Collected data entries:
·····

--- config.mk ---
export PLATFORM = sky130hd
export DESIGN_NAME = pipeline_controller
export DESIGN_NICKNAME = d
export VERILOG_FILES = /design/src/rtl/pipeline_controller.sv
export SDC_FILE = /design/constraint.sdc
export NUM_CORES = 1
export LEC_CHECK = 0
export CAP_MARGIN = 40
export CORE_MARGIN = 2
export CORE_UTILIZATION = 29
export DETAILED_ROUTE_END_ITERATION = 7
export PLACE_DENSITY = 0.72
export SYNTH_ARGS = -nofsm -noshare
export SYNTH_HDL_FRONTEND = slang
export SYNTH_SLANG_ARGS = --single-unit
--- constraint.sdc ---
create_clock -name clk -period 0.8 [get_ports clk]
set_input_delay 0.08 -clock clk [delete_from_list [all_inputs] [get_ports clk]]
set_output_delay 0.08 -clock clk [all_outputs]
set_load 0.1 [all_outputs]
**config.mk**
```make
export PLATFORM = sky130hd
export DESIGN_NAME = dom_pk_key_state_flat
export DESIGN_NICKNAME = d
export VERILOG_FILES = /design/src/rtl/dom_pk_pkg.sv /design/src/rtl/dom_pk_key_state_if.sv /design/src/rtl/dom_pk_slot_table.sv /design/src/rtl/dom_pk_key_state.sv /design/src/flat_wrapper.sv
export SDC_FILE = /design/constraint.sdc
export NUM_CORES = 1
export LEC_CHECK = 0
export BUFFER_PORTS_ARGS = -buffer_cell sky130_fd_sc_hd__buf_4
export CAP_MARGIN = 10
export CORE_ASPECT_RATIO = 1.75
export CORE_UTILIZATION = 62
export CTS_BUF_LIST = sky130_fd_sc_hd__clkbuf_4 sky130_fd_sc_hd__clkbuf_8
export DETAILED_ROUTE_END_ITERATION = 7
export PLACE_DENSITY = 0.94
export RECOVER_POWER = 25
export SYNTH_ARGS = -nofsm -noshare
export SYNTH_HDL_FRONTEND = slang
export SYNTH_SLANG_ARGS = --single-unit
```
**constraint.sdc**
```tcl
create_clock -name clock -period 7.2 [get_ports clock]
set_input_delay 0.36 -clock clock [delete_from_list [all_inputs] [get_ports clock]]
set_output_delay 0.36 -clock clock [all_outputs]
set_load 0.02 [all_outputs]
```
**src/rtl/dom_pk_pkg.sv**
```systemverilog
// Shared constants, FSM state type and code-legality helper for the DOM_PK key-state tracker.
package dom_pk_pkg;

  localparam int          CODE_W         = 16;
  localparam logic [31:0] DOM_PK_UNKNOWN = 32'd0;

  typedef enum logic [1:0] {
    ST_IDLE   = 2'd0,
    ST_SEARCH = 2'd1,
    ST_UPDATE = 2'd2,
    ST_EMIT   = 2'd3
  } state_t;

  // A code is usable when it is not UNKNOWN and fits in the stored width.
  function automatic logic code_legal(input logic [31:0] code, input int code_w);
    return (code != DOM_PK_UNKNOWN) && ((code >> code_w) == 32'd0);
  endfunction

endpackage

```
**src/rtl/dom_pk_key_state_if.sv**
```systemverilog
// Upstream key-code handshake plus downstream key-state event channel.
interface dom_pk_key_state_if #(
  parameter int CODE_W = dom_pk_pkg::CODE_W
);
  logic              in_valid;
  logic              in_stall;
  logic [31:0]       in_code;
  logic              in_down;
  logic              evt_valid;
  logic              evt_stall;
  logic [CODE_W-1:0] evt_code;
  logic              evt_down;

  modport master (
    output in_valid, in_code, in_down, evt_stall,
    input  in_stall, evt_valid, evt_code, evt_down
  );

  modport slave (
    input  in_valid, in_code, in_down, evt_stall,
    output in_stall, evt_valid, evt_code, evt_down
  );
endinterface

```
**src/rtl/dom_pk_slot_table.sv**
```systemverilog
// Pressed-key slot storage: valid bits and codes, one indexed read port, one write/invalidate port.
module dom_pk_slot_table #(
  parameter int NUM_SLOTS = 8,
  parameter int CODE_W    = 16,
  parameter int IDX_W     = 3
) (
  input  logic              clock,
  input  logic              resetn,
  input  logic              clear_i,
  input  logic [IDX_W-1:0]  rd_idx_i,
  output logic              rd_valid_o,
  output logic [CODE_W-1:0] rd_code_o,
  input  logic              wr_en_i,
  input  logic [IDX_W-1:0]  wr_idx_i,
  input  logic              wr_valid_i,
  input  logic [CODE_W-1:0] wr_code_i
);
  import dom_pk_pkg::*;

  logic [NUM_SLOTS-1:0] valid_q;
  logic [CODE_W-1:0]    code_q [NUM_SLOTS];

  // Slot state; stale codes behind a cleared valid bit are never matched.
  always_ff @(posedge clock) begin
    if (!resetn) begin
      valid_q <= '0;
      for (int i = 0; i < NUM_SLOTS; i++) begin
        code_q[i] <= '0;
      end
    end else if (clear_i) begin
      valid_q <= '0;
    end else if (wr_en_i) begin
      valid_q[wr_idx_i] <= wr_valid_i;
      if (wr_valid_i) begin
        code_q[wr_idx_i] <= wr_code_i;
      end
    end
  end

  assign rd_valid_o = valid_q[rd_idx_i];
  assign rd_code_o  = code_q[rd_idx_i];

endmodule

```
**src/rtl/dom_pk_key_state.sv**
```systemverilog
// Tracks currently pressed DOM_PK keys and emits one event per press/release state change.
module dom_pk_key_state #(
  parameter int NUM_SLOTS = 8,
  parameter int CODE_W    = dom_pk_pkg::CODE_W
) (
  input  logic                           clock,
  input  logic                           resetn,
  dom_pk_key_state_if.slave              bus,
  input  logic                           clear,
  output logic [$clog2(NUM_SLOTS+1)-1:0] pressed_count,
  output logic                           overflow,
  output logic                           invalid_code
);
  import dom_pk_pkg::*;

  localparam int               IDX_W    = (NUM_SLOTS > 1) ? $clog2(NUM_SLOTS) : 1;
  localparam int               CNT_W    = $clog2(NUM_SLOTS + 1);
  localparam logic [IDX_W-1:0] LAST_IDX = IDX_W'(NUM_SLOTS - 1);
  localparam logic [CNT_W-1:0] CNT_MAX  = CNT_W'(NUM_SLOTS);

  state_t            state_q, state_d;
  logic [CODE_W-1:0] code_q, code_d;
  logic              down_q, down_d;
  logic [IDX_W-1:0]  idx_q, idx_d;
  logic              hit_q, hit_d;
  logic [IDX_W-1:0]  hit_idx_q, hit_idx_d;
  logic              free_q, free_d;
  logic [IDX_W-1:0]  free_idx_q, free_idx_d;
  logic [CNT_W-1:0]  cnt_q, cnt_d;
  logic              ovf_q, ovf_d;
  logic              inv_q, inv_d;
  logic              evt_valid_q, evt_valid_d;
  logic [CODE_W-1:0] evt_code_q, evt_code_d;
  logic              evt_down_q, evt_down_d;

  logic              rd_valid_s;
  logic [CODE_W-1:0] rd_code_s;
  logic              wr_en_s;
  logic [IDX_W-1:0]  wr_idx_s;
  logic              wr_valid_s;

  dom_pk_slot_table #(
    .NUM_SLOTS (NUM_SLOTS),
    .CODE_W    (CODE_W),
    .IDX_W     (IDX_W)
  ) u_table (
    .clock      (clock),
    .resetn     (resetn),
    .clear_i    (clear),
    .rd_idx_i   (idx_q),
    .rd_valid_o (rd_valid_s),
    .rd_code_o  (rd_code_s),
    .wr_en_i    (wr_en_s),
    .wr_idx_i   (wr_idx_s),
    .wr_valid_i (wr_valid_s),
    .wr_code_i  (code_q)
  );

  // Next-state logic: clear pre-empts everything, otherwise one slot per SEARCH cycle.
  always_comb begin
    state_d     = state_q;
    code_d      = code_q;
    down_d      = down_q;
    idx_d       = idx_q;
    hit_d       = hit_q;
    hit_idx_d   = hit_idx_q;
    free_d      = free_q;
    free_idx_d  = free_idx_q;
    cnt_d       = cnt_q;
    ovf_d       = ovf_q;
    inv_d       = inv_q;
    evt_valid_d = evt_valid_q;
    evt_code_d  = evt_code_q;
    evt_down_d  = evt_down_q;
    wr_en_s     = 1'b0;
    wr_idx_s    = hit_idx_q;
    wr_valid_s  = 1'b0;

    if (clear) begin
      state_d     = ST_IDLE;
      cnt_d       = '0;
      ovf_d       = 1'b0;
      inv_d       = 1'b0;
      evt_valid_d = 1'b0;
    end else begin
      case (state_q)
        ST_IDLE: begin
          if (bus.in_valid && code_legal(bus.in_code, CODE_W)) begin
            code_d  = bus.in_code[CODE_W-1:0];
            down_d  = bus.in_down;
            idx_d   = '0;
            hit_d   = 1'b0;
            free_d  = 1'b0;
            state_d = ST_SEARCH;
          end else if (bus.in_valid) begin
            inv_d = 1'b1;
          end else begin
            state_d = ST_IDLE;
          end
        end
        ST_SEARCH: begin
          if (rd_valid_s && (rd_code_s == code_q)) begin
            hit_d     = 1'b1;
            hit_idx_d = idx_q;
            state_d   = ST_UPDATE;
          end else begin
            if (!rd_valid_s && !free_q) begin
              free_d     = 1'b1;
              free_idx_d = idx_q;
            end else begin
              free_d = free_q;
            end
            if (idx_q == LAST_IDX) begin
              state_d = ST_UPDATE;
            end else begin
              idx_d = idx_q + IDX_W'(1);
            end
          end
        end
        ST_UPDATE: begin
          state_d = ST_IDLE;
          if (down_q && !hit_q && free_q && (cnt_q != CNT_MAX)) begin
            wr_en_s     = 1'b1;
            wr_idx_s    = free_idx_q;
            wr_valid_s  = 1'b1;
            cnt_d       = cnt_q + CNT_W'(1);
            evt_valid_d = 1'b1;
            evt_code_d  = code_q;
            evt_down_d  = 1'b1;
            state_d     = ST_EMIT;
          end else if (down_q && !hit_q) begin
            ovf_d = 1'b1;
          end else if (!down_q && hit_q && (cnt_q != '0)) begin
            wr_en_s     = 1'b1;
            wr_idx_s    = hit_idx_q;
            wr_valid_s  = 1'b0;
            cnt_d       = cnt_q - CNT_W'(1);
            evt_valid_d = 1'b1;
            evt_code_d  = code_q;
            evt_down_d  = 1'b0;
            state_d     = ST_EMIT;
          end else begin
            state_d = ST_IDLE;
          end
        end
        ST_EMIT: begin
          if (!bus.evt_stall) begin
            evt_valid_d = 1'b0;
            state_d     = ST_IDLE;
          end else begin
            state_d = ST_EMIT;
          end
        end
        default: state_d = ST_IDLE;
      endcase
    end
  end

  // State and output registers.
  always_ff @(posedge clock) begin
    if (!resetn) begin
      state_q     <= ST_IDLE;
      code_q      <= '0;
      down_q      <= 1'b0;
      idx_q       <= '0;
      hit_q       <= 1'b0;
      hit_idx_q   <= '0;
      free_q      <= 1'b0;
      free_idx_q  <= '0;
      cnt_q       <= '0;
      ovf_q       <= 1'b0;
      inv_q       <= 1'b0;
      evt_valid_q <= 1'b0;
      evt_code_q  <= '0;
      evt_down_q  <= 1'b0;
    end else begin
      state_q     <= state_d;
      code_q      <= code_d;
      down_q      <= down_d;
      idx_q       <= idx_d;
      hit_q       <= hit_d;
      hit_idx_q   <= hit_idx_d;
      free_q      <= free_d;
      free_idx_q  <= free_idx_d;
      cnt_q       <= cnt_d;
      ovf_q       <= ovf_d;
      inv_q       <= inv_d;
      evt_valid_q <= evt_valid_d;
      evt_code_q  <= evt_code_d;
      evt_down_q  <= evt_down_d;
    end
  end

  // Clear must block acceptance in the same cycle, so it is folded in combinationally.
  assign bus.in_stall   = (state_q != ST_IDLE) || clear;
  assign bus.evt_valid  = evt_valid_q;
  assign bus.evt_code   = evt_code_q;
  assign bus.evt_down   = evt_down_q;
  assign pressed_count  = cnt_q;
  assign overflow       = ovf_q;
  assign invalid_code   = inv_q;

endmodule

```
**src/flat_wrapper.sv**
```systemverilog
// flat-port wrapper written by rule: the top's interface ports become plain ports
module dom_pk_key_state_flat import dom_pk_pkg::*;
#(
  parameter int NUM_SLOTS = 8,
  parameter int CODE_W    = dom_pk_pkg::CODE_W
)
  (clock, resetn, clear, pressed_count, overflow, invalid_code, bus_in_valid, bus_in_code, bus_in_down, bus_evt_stall, bus_in_stall, bus_evt_valid, bus_evt_code, bus_evt_down);
  dom_pk_key_state_if #(.CODE_W(CODE_W)) bus_i ();
  input  logic clock;
  input  logic resetn;
  input  logic clear;
  output logic [$clog2(NUM_SLOTS+1)-1:0] pressed_count;
  output logic overflow;
  output logic invalid_code;
  input wire logic [$bits(bus_i.in_valid)-1:0] bus_in_valid;
  input wire logic [$bits(bus_i.in_code)-1:0] bus_in_code;
  input wire logic [$bits(bus_i.in_down)-1:0] bus_in_down;
  input wire logic [$bits(bus_i.evt_stall)-1:0] bus_evt_stall;
  output wire logic [$bits(bus_i.in_stall)-1:0] bus_in_stall;
  output wire logic [$bits(bus_i.evt_valid)-1:0] bus_evt_valid;
  output wire logic [$bits(bus_i.evt_code)-1:0] bus_evt_code;
  output wire logic [$bits(bus_i.evt_down)-1:0] bus_evt_down;
  assign bus_i.in_valid = bus_in_valid;
  assign bus_i.in_code = bus_in_code;
  assign bus_i.in_down = bus_in_down;
  assign bus_i.evt_stall = bus_evt_stall;
  assign bus_in_stall = bus_i.in_stall;
  assign bus_evt_valid = bus_i.evt_valid;
  assign bus_evt_code = bus_i.evt_code;
  assign bus_evt_down = bus_i.evt_down;
  dom_pk_key_state #(.NUM_SLOTS(NUM_SLOTS), .CODE_W(CODE_W)) u_core (.clock(clock), .resetn(resetn), .bus(bus_i), .clear(clear), .pressed_count(pressed_count), .overflow(overflow), .invalid_code(invalid_code));
endmodule
```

·····

What needs to be done
Once you find the line containing "create_clock -name clk", stop: reproduce exactly that line and every line of the data before it, and nothing else.

Answer for this exercise
--- config.mk ---
export PLATFORM = sky130hd
export DESIGN_NAME = pipeline_controller
export DESIGN_NICKNAME = d
export VERILOG_FILES = /design/src/rtl/pipeline_controller.sv
export SDC_FILE = /design/constraint.sdc
export NUM_CORES = 1
export LEC_CHECK = 0
export CAP_MARGIN = 40
export CORE_MARGIN = 2
export CORE_UTILIZATION = 29
export DETAILED_ROUTE_END_ITERATION = 7
export PLACE_DENSITY = 0.72
export SYNTH_ARGS = -nofsm -noshare
export SYNTH_HDL_FRONTEND = slang
export SYNTH_SLANG_ARGS = --single-unit
--- constraint.sdc ---
create_clock -name clk -period 0.8 [get_ports clk]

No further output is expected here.